WHAT IS BEING ASKED
Every line of the entries below that includes "synthesized" belongs in the answer, copied as written.

[[ DATA open ]]

Background: an optimization exercise with open tools, aiming at a short achievable clock period and few clock cycles. Do not read the settings as production practice.
In this exercise RTL edits were held to simulation tests only and were not proved equivalent to the original.
Power is estimated from default activity; no workload was simulated.

==> v16: inputs <==
// lc4_core
module lc4_core
   (input  wire        clk,
    input  wire        rst,
    output wire [15:0] o_cur_pc,
    input  wire [15:0] i_cur_insn,
    output wire [15:0] o_dmem_addr,
    input  wire [15:0] i_cur_dmem_data,
    output wire        o_dmem_we,
    output wire [15:0] o_dmem_towrite,
    output wire [1:0]  test_stall,
    output wire [15:0] test_cur_pc,
    output wire [15:0] test_cur_insn,
    output wire        test_regfile_we,
    output wire [2:0]  test_regfile_wsel,
    output wire [15:0] test_regfile_data,
    output wire        test_nzp_we,
    output wire [2:0]  test_nzp_new_bits,
    output wire        test_dmem_we,
    output wire [15:0] test_dmem_addr,
    output wire [15:0] test_dmem_data
    );
   function [2:0] nzp_of(input [15:0] v);
      nzp_of = v[15] ? 3'b100 : ((v == 16'd0) ? 3'b010 : 3'b001);
   endfunction
   reg        rst_q;
   reg [15:0] pc_f;
   reg [15:0] ir_raw, pc_raw;
   reg        v_raw;
   reg [15:0] pnext_raw;
   reg        phit_raw;
   reg [1:0]  pctr_raw;
   reg        sel_skid;
   reg [15:0] skid_insn, skid_pc, skid_pnext;
   reg        skid_v, skid_phit;
   reg [1:0]  skid_pctr;
   localparam BL = 4;
   localparam BN = 1 << BL;
   reg [15:0] btb_tgt [0:BN-1];
  ...
Settings: LEC_CHECK=0, CAP_MARGIN=20, CORE_MARGIN=2, CORE_UTILIZATION=40, SLEW_MARGIN=20; clock period 40.0 ns.
standard.sh (not shown) runs the stock make flow with config.mk's settings and CLKGATE_MAP_FILE= SYNTH_SCRIPT=/design/flow/synth_recipe.tcl, a recipe that flattens the netlist after the stock synthesis.
==> flow/flow/run.sh <==
#!/bin/bash
set -euo pipefail
bash standard.sh SETUP_SLACK_MARGIN=30.8 SKIP_GATE_CLONING=1 MATCH_CELL_FOOTPRINT=0 finish > flow_make.log 2>&1
==> v30 (differences from v16) <==
--- a/flow/design.v
+++ b/flow/design.v
@@ -611,34 +611,31 @@
    reg [1:0]    u_ctr;
    reg [15:0] ras0, ras1;
    reg        x_v;
    reg [15:0] x_insn, x_pc, x_a, x_b;
    reg        x_byp_a, x_byp_b;
    reg [2:0]  x_dst;
    reg        x_we, x_nzpw, x_ld, x_st, x_mul, x_div, x_mod;
    reg [15:0] x_addr, x_sdata;
-   reg        x_defer, x_phit;
-   reg [1:0]  x_pctr;
-   reg [15:0] x_pnext, x_tgt;
    reg        mem_we;
    reg        w_v;
-   reg [15:0] w_pc, w_insn, w_val, w_addr, w_sdata;
+   reg [15:0] w_pc, w_insn, w_res, w_ld, w_addr, w_sdata;
    reg [2:0]  w_dst;
    reg        w_we, w_nzpw, w_isld, w_isst;
    reg        t_v;
    reg [15:0] t_pc, t_insn, t_data, t_daddr, t_ddata;
    reg        t_we, t_nzpw, t_dwe;
    reg [2:0]  t_wsel, t_nzp;
    reg [15:0] rf0, rf1, rf2, rf3, rf4, rf5, rf6, rf7;
    reg [2:0]  nzp_r;
    reg        div_busy;
    reg [3:0]  div_cnt;
    reg [15:0] div_rem, div_dq;
-   reg [16:0] div_b3;
+   wire [15:0] w_val = w_isld ? w_ld : w_res;
    wire [2:0]  w_nzp = nzp_of(w_val);
    wire [15:0] insn_d = sel_skid ? skid_insn : ir_raw;
    wire [15:0] pc_d   = sel_skid ? skid_pc   : pc_raw;
    wire        v_d    = sel_skid ? skid_v    : v_raw;
    wire [15:0] pnext_d = sel_skid ? skid_pnext : pnext_raw;
    wire        phit_d  = sel_skid ? skid_phit  : phit_raw;
    wire [1:0]  pctr_d  = sel_skid ? skid_pctr  : pctr_raw;
    wire [3:0] op_d = insn_d[15:12];
@@ -690,59 +687,57 @@
    wire [15:0] b_for_x = rt_w ? w_val : rf_rt;
    wire [15:0] rsv_d = rs_x ? x_res_fast : a_for_x;
    wire [15:0] rtv_d = rt_x ? x_res_fast : b_for_x;
    wire x_nzp_src = x_v & x_nzpw;
    wire [2:0] nzp_d = x_nzp_src ? nzp_of(x_res_fast) :
                       ((w_v & w_nzpw) ? w_nzp : nzp_r);
    wire need_rs_d = d_ldr | d_str | d_jsrr | d_jmpr | d_rti;
    wire use_nzp_d = d_br & (insn_d[11:9] != 3'b000);
-   wire defer_d = use_nzp_d & x_nzp_src & x_ld;
    wire haz_d = (need_rs_d & rs_x & ~x_fast) |
                 (d_str & rt_x & ~x_fast) |
-                (use_nzp_d & x_nzp_src & ~x_fast & ~x_ld);
+                (use_nzp_d & x_nzp_src & ~x_fast);
    wire x_stall;
-   wire x_mis;    
    wire stall_d = v_d & (haz_d | x_stall);
-   wire adv_d   = v_d & ~stall_d & ~x_mis;
+   wire adv_d   = v_d & ~stall_d;
    wire [15:0] pc1_d = pc_d + 16'd1;
    wire [15:0] br_tgt  = pc1_d + {{7{insn_d[8]}}, insn_d[8:0]};
    wire [15:0] jmp_tgt = pc1_d + {{5{insn_d[10]}}, insn_d[10:0]};
    wire [15:0] jsr_tgt = {pc_d[15], insn_d[10:0], 4'b0000};
    wire [15:0] trap_tgt = {8'h80, insn_d[7:0]};
    wire br_taken = d_br & ((insn_d[11:9] & nzp_d) != 3'b000);
    wire [15:0] target_d = d_br ? br_tgt :
                           d_jmp ? jmp_tgt :
                           d_jsr ? jsr_tgt :
                           d_trap ? trap_tgt : rsv_d;
    wire jump_d  = d_jsrx | d_rti | d_jmpx | d_trap;
    wire taken_d = br_taken | jump_d;
    wire ctrl_d  = use_nzp_d | jump_d;
    wire ret_d   = (d_jmpr & (insn_d[8:6] == 3'd7)) | d_rti;
    wire mis_t = (pnext_d != target_d);
    wire mis_n = (pnext_d != pc1_d);
-   wire redirect = adv_d & ~defer_d & (taken_d ? mis_t : mis_n);
+   wire redirect = adv_d & (taken_d ? mis_t : mis_n);
    wire [15:0] npc_d = taken_d ? target_d : pc1_d;
    reg  [BL-1:0] idx_f;    
    function [BL-1:0] hash(input [15:0] p);
       hash = p[BL-1:0] ^ p[2*BL-1:BL];
    endfunction
    wire [BL-1:0] tag_f = pc_f[2*BL-1:BL];
    wire [15:0]   e_tgt = btb_tgt[idx_f];
    wire [BL-1:0] e_tag = btb_tag[idx_f];
    wire [1:0]    e_ctr = btb_ctr[idx_f];
    wire          e_ret = btb_ret[idx_f];
    wire hit_f = btb_val[idx_f] & (e_tag == tag_f);
    wire ptaken_f = hit_f & (e_ret | e_ctr[1]);
    wire [15:0] pc1_f = pc_f + 16'd1;
    wire [15:0] pred_f = ptaken_f ? (e_ret ? ras0 : e_tgt) : pc1_f;
    wire [BL-1:0] idx_d = pc_d[BL-1:0] ^ pc_d[2*BL-1:BL];
    wire [BL-1:0] tag_d = pc_d[2*BL-1:BL];
-   wire btb_wr  = adv_d & ctrl_d & ~defer_d & taken_d;
-   wire btb_cwr = adv_d & ctrl_d & ~defer_d & (taken_d | phit_d);
+   wire btb_wr  = adv_d & ctrl_d & taken_d;
+   wire btb_cwr = adv_d & ctrl_d & (taken_d | phit_d);
    wire [1:0] ctr_new = taken_d ? (phit_d ? (pctr_d == 2'b11 ? 2'b11 : pctr_d + 2'd1) : 2'b10)
                                 : (pctr_d == 2'b00 ? 2'b00 : pctr_d - 2'd1);
    wire btb_inv = adv_d & ~ctrl_d & phit_d;
    wire [15:0] addr_d = rsv_d + {{10{insn_d[5]}}, insn_d[5:0]};
    wire [15:0] A = x_byp_a ? w_val : x_a;
    wire [15:0] B = x_byp_b ? w_val : x_b;
    wire [3:0]  op_x = x_insn[15:12];
    wire [15:0] imm5 = {{11{x_insn[4]}}, x_insn[4:0]};
@@ -777,22 +772,16 @@
    always @(*) begin
       case (x_insn[5:4])
         2'b00: shift_r = A << sh;
         2'b01: shift_r = $signed(A) >>> sh;
         default: shift_r = A >> sh;
       endcase
    end
    wire [15:0] pc1_x = x_pc + 16'd1;
-   wire x_taken = (x_insn[11:9] & w_nzp) != 3'b000;
-   wire x_dres  = x_v & x_defer;
-   assign x_mis = x_dres & (x_taken ? (x_pnext != x_tgt) : (x_pnext != pc1_x));
-   wire [15:0] x_npc = x_taken ? x_tgt : pc1_x;
-   wire [1:0] x_ctr_new = x_taken ? (x_phit ? (x_pctr == 2'b11 ? 2'b11 : x_pctr + 2'd1) : 2'b10)
-                                  : (x_pctr == 2'b00 ? 2'b00 : x_pctr - 2'd1);
    reg [15:0] fast_r;
    always @(*) begin
       case (op_x)
         4'd1:  fast_r = arith_r;
         4'd2:  fast_r = cmp_r;
         4'd5:  fast_r = logic_r;
         4'd9:  fast_r = {{7{x_insn[8]}}, x_insn[8:0]};
         4'd10: fast_r = shift_r;
@@ -808,87 +797,64 @@
    wire        ge1 = (A >= B);
    wire [15:0] q_fast = div_zero ? 16'd0 : {15'd0, ge1};
    wire [15:0] r_fast = div_zero ? 16'd0 : (ge1 ? (A - B) : A);
    wire lt12 = ({4'd0, A[15:4]} < B);
    wire lt8  = ({8'd0, A[15:8]} < B);
    wire lt4  = ({12'd0, A[15:12]} < B);
    wire [15:0] init_rem = lt12 ? {4'd0, A[15:4]} : lt8 ? {8'd0, A[15:8]} : lt4 ? {12'd0, A[15:12]} : 16'd0;
    wire [15:0] init_dq  = lt12 ? {A[3:0], 12'd0} : lt8 ? {A[7:0], 8'd0} : lt4 ? {A[11:0], 4'd0} : A;
-   wire [3:0]  init_cnt = lt12 ? 4'd1 : lt8 ? 4'd2 : lt4 ? 4'd3 : 4'd4;
-   wire [17:0] bx1 = {2'b00, B};
-   wire [17:0] bx2 = {1'b0, B, 1'b0};
-   wire [17:0] bx3 = {1'b0, div_b3};
-   wire [17:0] u1 = {div_rem, div_dq[15:14]};
-   wire [18:0] u1m1 = {1'b0, u1} - {1'b0, bx1};
-   wire [18:0] u1m2 = {1'b0, u1} - {1'b0, bx2};
-   wire [18:0] u1m3 = {1'b0, u1} - {1'b0, bx3};
-   wire [1:0]  q1 = ~u1m3[18] ? 2'd3 : ~u1m2[18] ? 2'd2 : ~u1m1[18] ? 2'd1 : 2'd0;
-   wire [15:0] rem1 = ~u1m3[18] ? u1m3[15:0] : ~u1m2[18] ? u1m2[15:0] : ~u1m1[18] ? u1m1[15:0] : u1[15:0];
-   wire [15:0] dq1 = {div_dq[13:0], q1};
-   wire [17:0] u2 = {rem1, dq1[15:14]};
-   wire [18:0] u2m1 = {1'b0, u2} - {1'b0, bx1};
-   wire [18:0] u2m2 = {1'b0, u2} - {1'b0, bx2};
-   wire [18:0] u2m3 = {1'b0, u2} - {1'b0, bx3};
-   wire [1:0]  q2 = ~u2m3[18] ? 2'd3 : ~u2m2[18] ? 2'd2 : ~u2m1[18] ? 2'd1 : 2'd0;
-   wire [15:0] rem2 = ~u2m3[18] ? u2m3[15:0] : ~u2m2[18] ? u2m2[15:0] : ~u2m1[18] ? u2m1[15:0] : u2[15:0];
-   wire [15:0] dq2 = {dq1[13:0], q2};
+   wire [3:0]  init_cnt = lt12 ? 4'd2 : lt8 ? 4'd4 : lt4 ? 4'd6 : 4'd8;
+   wire [16:0] t1 = {div_rem, div_dq[15]};
+   wire        b1 = (t1 >= {1'b0, B});
+   wire [15:0] rem1 = b1 ? (t1[15:0] - B) : t1[15:0];
+   wire [15:0] dq1 = {div_dq[14:0], b1};
+   wire [16:0] t2 = {rem1, dq1[15]};
+   wire        b2 = (t2 >= {1'b0, B});
+   wire [15:0] rem2 = b2 ? (t2[15:0] - B) : t2[15:0];
+   wire [15:0] dq2 = {dq1[14:0], b2};
    wire x_dm = x_div | x_mod;
    wire div_last = div_busy & (div_cnt == 4'd1);
    assign x_stall = x_v & x_dm & ~div_fast & ~div_last;
    wire [15:0] q_val = div_fast ? q_fast : dq2;
    wire [15:0] r_val = div_fast ? r_fast : rem2;
    wire [15:0] x_result = x_mul ? prod : (x_div ? q_val : (x_mod ? r_val : fast_r));
    always @(posedge clk) begin
       rst_q <= rst;
       if (rst_q) begin
          pc_f  <= 16'h8200;
          idx_f <= hash(16'h8200);
-      end else if (x_mis) begin
-         pc_f  <= x_npc;
-         idx_f <= hash(x_npc);
       end else if (redirect) begin
          pc_f  <= npc_d;
          idx_f <= hash(npc_d);
       end else if (!stall_d) begin
          pc_f  <= pred_f;
          idx_f <= hash(pred_f);
       end
       ir_raw    <= i_cur_insn;
       pc_raw    <= pc_f;
-      v_raw     <= ~rst_q & ~redirect & ~x_mis;
+      v_raw     <= ~rst_q & ~redirect;
       pnext_raw <= pred_f;
       phit_raw  <= hit_f;
       pctr_raw  <= e_ctr;
       skid_insn  <= insn_d;
       skid_pc    <= pc_d;
       skid_v     <= v_d;
       skid_pnext <= pnext_d;
       skid_phit  <= phit_d;
       skid_pctr  <= pctr_d;
-      sel_skid   <= ~rst_q & stall_d & ~x_mis;
-      if (x_dres) begin
-         u_wr  <= x_taken;
-         u_cwr <= x_taken | x_phit;
-         u_inv <= 1'b0;
-         u_idx <= x_pc[BL-1:0] ^ x_pc[2*BL-1:BL];
-         u_tag <= x_pc[2*BL-1:BL];
-         u_tgt <= x_tgt;
-         u_ctr <= x_ctr_new;
-         u_ret <= 1'b0;
-      end else begin
-         u_wr  <= btb_wr;
-         u_cwr <= btb_cwr;
-         u_inv <= btb_inv;
-         u_idx <= idx_d;
-         u_tag <= tag_d;
-         u_tgt <= target_d;
-         u_ctr <= ctr_new;
-         u_ret <= ret_d;
-      end
+      sel_skid   <= ~rst_q & stall_d;
+      u_wr  <= btb_wr;
+      u_cwr <= btb_cwr;
+      u_inv <= btb_inv;
+      u_idx <= idx_d;
+      u_tag <= tag_d;
+      u_tgt <= target_d;
+      u_ctr <= ctr_new;
+      u_ret <= ret_d;
       if (u_wr) begin
          btb_tgt[u_idx] <= u_tgt;
          btb_tag[u_idx] <= u_tag;
       end
       if (u_cwr)
          btb_ctr[u_idx] <= u_ctr;
       if (u_wr)
          btb_ret[u_idx] <= u_ret;
@@ -924,21 +890,16 @@
          x_dst   <= dst_d;
          x_we    <= we_d;
          x_nzpw  <= nzpw_d;
          x_ld    <= d_ldr;
          x_st    <= d_str;
          x_mul   <= d_mul;
          x_div   <= d_div;
          x_mod   <= d_mod;
-         x_defer <= defer_d;
-         x_phit  <= phit_d;
-         x_pctr  <= pctr_d;
-         x_pnext <= pnext_d;
-         x_tgt   <= br_tgt;
       end else begin
          x_a <= A;
          x_b <= B;
          x_byp_a <= 1'b0;
          x_byp_b <= 1'b0;
       end
       if (rst_q | ~x_stall) begin
          div_busy <= 1'b0;
@@ -948,22 +909,22 @@
       if (div_busy) begin
          div_cnt <= div_cnt - 4'd1;
          div_rem <= rem2;
          div_dq  <= dq2;
       end else begin
          div_cnt <= init_cnt;
          div_rem <= init_rem;
          div_dq  <= init_dq;
-         div_b3  <= {1'b0, B} + {B, 1'b0};
       end
       w_v    <= ~rst_q & x_v & ~x_stall;
       w_pc   <= x_pc;
       w_insn <= x_insn;
-      w_val  <= x_ld ? i_cur_dmem_data : x_result;
+      w_res  <= x_result;
+      w_ld   <= i_cur_dmem_data;
       w_dst  <= x_dst;
       w_we   <= x_we;
       w_nzpw <= x_nzpw;
       w_isld <= x_ld;
       w_isst <= x_st;
       w_addr <= x_addr;
       w_sdata <= x_sdata;
       if (rst_q) begin
@@ -984,17 +945,17 @@
       t_insn  <= w_insn;
       t_we    <= w_we;
       t_wsel  <= w_dst;
       t_data  <= w_we ? w_val : 16'd0;
       t_nzpw  <= w_nzpw;
       t_nzp   <= w_nzp;
       t_dwe   <= w_isst;
       t_daddr <= (w_isld | w_isst) ? w_addr : 16'd0;
-      t_ddata <= w_isst ? w_sdata : (w_isld ? w_val : 16'd0);
+      t_ddata <= w_isst ? w_sdata : (w_isld ? w_ld : 16'd0);
    end
    assign o_cur_pc       = pc_f;
    assign o_dmem_addr    = x_addr;
    assign o_dmem_we      = mem_we;
    assign o_dmem_towrite = x_sdata;
    assign test_stall        = {1'b0, ~t_v};
    assign test_cur_pc       = t_pc;
    assign test_cur_insn     = t_insn;
==> notes.md <==
Status: v16 complete, no violations; v30 complete, no violations
Multiplexer share of the synthesized area: v16 0.107; v30 0.107
Cell type contributing the most total cell area after synthesis: v16 sky130_fd_sc_hd__edfxtp_1; v30 sky130_fd_sc_hd__dfxtp_1
Highest clock rate: v16 107 MHz; v30 108 MHz
Clock net power: v16 1.09 mW; v30 1.08 mW
Average wire per standard cell: v16 27.1 um; v30 28.5 um
Post-route cell area: v16 70,500 sq um; v30 63,900 sq um
Termination of the worst setup path: v16 o_cur_pc[4]; v30 o_cur_pc[11]
Rel. slew slack: v16 0.145; v30 0.163
Number of standard cells in the final layout excluding fillers: v16 8,542; v30 7,570
Worst Clk Skew: v16 98.4 ps; v30 72.1 ps
Proportion of power drawn by flip-flops and latches: v16 0.327; v30 0.372
Delay of the slowest cell on the worst path: v16 420 ps; v30 370 ps
Adder and majority cell fraction of the synthesized area: v16 0.0992; v30 0.0885
Internal cell power: v16 2.49 mW; v30 2.19 mW
Met2 Track Usage GR: v16 0.428; v30 0.450
Antenna cells: v16 12; v30 10
Shortest period the worst path allows: v16 9340 ps; v30 9250 ps
Count of different cell masters after synthesis: v16 108; v30 96
Total power: v16 4.07 mW; v30 3.39 mW
Clock network contribution to total cell area: v16 0.0555; v30 0.0600
R2r endpoint: v16 pc_f[6]$_SDFFE_PP0N_; v30 pc_f[3]$_SDFFE_PP0N_
Multi-In Gates: v16 4,461; v30 3,788
Testbench counts of v16, summed over its fixed seeds: cycles 53,495.
Testbench counts of v30, summed over its fixed seeds: cycles 54,397.

-- separate check: timing with driven ports --
The results above use ideal ports. As a check the final layouts listed here were re-extracted and re-timed, cells and wires unchanged. Step 1 (the two cells are an assumption about what drives the block):
set clk [get_ports {clk}]
set_driving_cell -lib_cell sky130_fd_sc_hd__clkbuf_16 $clk
set_driving_cell -lib_cell sky130_fd_sc_hd__buf_2 [delete_from_list [all_inputs] $clk]
Step 2 also shifts input and output timing later by t, the mid clock arrival at the registers, as if the neighbouring blocks saw the same clock. a / b / c = no drivers / after step 1 / after step 2; a / b = the first two.
run | t (ns) | setup slack, ns | cell pins on the clock port's net
v16 | 0.844 | 30.659 / 30.574 / 30.654 | 1
v30 | 0.825 | 30.754 / 30.673 / 31.062 | 1
After both steps setup and hold are still met in every run listed. The setup slack of v16, which loses most, moves by -0.085 ns with the drivers and by -0.005 ns with both steps.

[[ DATA closed ]]

YOUR RESPONSE
Multiplexer share of the synthesized area: v16 0.107; v30 0.107
Adder and majority cell fraction of the synthesized area: v16 0.0992; v30 0.0885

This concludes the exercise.